Introduction. Detailed understandings regarding the outcomes and characteristics of healing in wounds of different etiologies are lacking. Objective. In the present study, data on 265 patients treated at an outpatient physical therapy wound care clinic were extracted. Methods. Using Kaplan-Meier analyses, wound healing outcomes for different wound etiologies were evaluated and compared. Results. The results revealed venous leg ulcers (VLUs) healed faster than non-VLUs, pressure ulcers (PUs), diabetic foot ulcers (DFUs), and arterial wounds but not faster than surgical and traumatic wounds (STWs). The estimated medians (mean for arterial wounds) of total treatment durations for complete wound closure were 87, 152, 100, 170, 525.44, 773 days in VLUs, non-VLUs, STWs, DFUs, arterial wounds, and PUs, respectively. Compared with patients with VLUs, patients with non-VLUs were younger (69.72 vs. 61.35, respectively), had a higher proportion of men (odds ratio [OR] = 2.26), were less likely to have more than 1 wound (OR = 0.25), reached complete wound closure upon discharge (OR = 0.41), or had a body mass index value greater than or equal to 25 (OR = 0.39). Conclusions. Venous leg ulcers and other wound etiologies (ie, STWs, PUs, DFUs, and arterial wounds) appear to differ in wound healing outcomes and certain characteristics. These results may be of interest to clinicians, patients, health care policy makers, and insurers. Future research is warranted to compare wound healing outcomes and patient characteristics among different settings.

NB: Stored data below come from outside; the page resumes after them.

--- src/rtl/irq_opt_ctrl.sv ---
module irq_opt_ctrl
    import irq_opt_pkg::*;
#(
    parameter int              ADDR_W      = 8,
    parameter int              DATA_W      = 8,
    parameter logic [ADDR_W-1:0] OPT_ADDR  = 8'hC8,
    parameter int              SYNC_STAGES = 2
) (
    input  logic              clk,
    input  logic              rst_n,
    input  logic [ADDR_W-1:0] bus_addr,
    input  logic [DATA_W-1:0] bus_wdata,
    input  logic              bus_wr,
    input  logic              bus_bitop,
    output logic [DATA_W-1:0] bus_rdata,
    input  logic              ext1_in,
    input  logic              ext2_in,
    input  logic              nmi_in,
    input  logic              tmr_ovf,
    input  logic              tmr_en,
    input  logic              eoc_done,
    input  logic              eoc_en,
    input  logic              ack,
    input  logic [VEC_W-1:0]  ack_vec,
    output logic              irq_pending,
    output logic [VEC_W-1:0]  irq_vec,
    output logic              wake
);
    localparam int EXT_W = 3;

    typedef struct packed {
        opt_cfg_t cfg;
    } top_t;

    top_t st_d, st_q;
    logic wr_hit;
    logic wdata_unused;

    assign wr_hit       = bus_wr && !bus_bitop && (bus_addr == OPT_ADDR);
    assign wdata_unused = ^bus_wdata;

    always_comb begin
        st_d = st_q;
        if (wr_hit) begin
            st_d.cfg.mode1_level = bus_wdata[OPT_MODE1_BIT];
            st_d.cfg.pol2_rise   = bus_wdata[OPT_POL2_BIT];
            st_d.cfg.gen         = bus_wdata[OPT_GEN_BIT];
        end
    end

    always_ff @(posedge clk or negedge rst_n) begin
        if (!rst_n) st_q <= '0;
        else        st_q <= st_d;
    end

    assign bus_rdata = '0;

    logic [EXT_W-1:0] raw_in, sync_out;
    assign raw_in = {nmi_in, ext2_in, ext1_in};

    irq_opt_sync #(.WIDTH(EXT_W), .STAGES(SYNC_STAGES)) u_sync (
        .clk  (clk),
        .rst_n(rst_n),
        .din  (raw_in),
        .dout (sync_out)
    );

    logic req_ext1, req_ext2, req_nmi;

    irq_opt_cond u_cond (
        .clk     (clk),
        .rst_n   (rst_n),
        .cfg     (st_q.cfg),
        .s_ext1  (sync_out[0]),
        .s_ext2  (sync_out[1]),
        .s_nmi   (sync_out[2]),
        .ack     (ack),
        .ack_vec (ack_vec),
        .req_ext1(req_ext1),
        .req_ext2(req_ext2),
        .req_nmi (req_nmi)
    );

    logic [NUM_SRC-1:0] req_all;

    always_comb begin
        req_all          = '0;
        req_all[VEC_NMI] = req_nmi;
        req_all[VEC_PA]  = req_ext1;
        req_all[VEC_PB]  = req_ext2;
        req_all[VEC_TMR] = tmr_ovf & tmr_en;
        req_all[VEC_EOC] = eoc_done & eoc_en;
    end

    irq_opt_arb u_arb (
        .clk        (clk),
        .rst_n      (rst_n),
        .req        (req_all),
        .gen        (st_q.cfg.gen),
        .irq_pending(irq_pending),
        .irq_vec    (irq_vec),
        .wake       (wake)
    );

    // the option byte moves only on a full-byte write to its address
    a_r2_opt_write_only: assert property (@(posedge clk) disable iff (!rst_n)
        !wr_hit |=> $stable(st_q.cfg));

    // with global enable low only the non-maskable vector is presented
    a_r6_gen_masks: assert property (@(posedge clk) disable iff (!rst_n)
        (!st_q.cfg.gen && irq_pending) |-> (irq_vec == VEC_NMI));

    // wake needs both the global enable and a presented request
    a_r10_wake_gated: assert property (@(posedge clk) disable iff (!rst_n)
        wake |-> (st_q.cfg.gen && irq_pending));
endmodule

Wounds, both chronic and acute, arise from a variety of etiologies and may present with a multitude of complications and dilemmas for patients and health care providers. Wounds become chronic when the normal wound healing process is disrupted by aging or by pathophysiologic or metabolic factors. Wounds can impair mobility, activities of daily living, and quality of life in patients, and wound care treatments, especially those that are chronic in nature, can be time consuming, arduous, and expensive.¹ 

Current methods being used to treat chronic wounds include negative pressure wound therapy, debridement, local antibiotic therapy, and moist dressing application.² Other widely used advanced therapies include bioengineered skin substitutes, electric stimulation, materials that repair tissue (platelet-derived and autologous growth factor), ultrasound, ultraviolet C, compression, and offloading strategies.² Wounds of different etiologies receive varied treatments to meet the complexities of each wound type, and, as a result, specific treatments usually differ in patients; often, patient comfort/tolerance and costs of care are significant factors in selecting wound treatments.³ In the United States, professions involved in chronic wound care, under the supervision of physicians, include physician assistants, nurses, and physical therapists.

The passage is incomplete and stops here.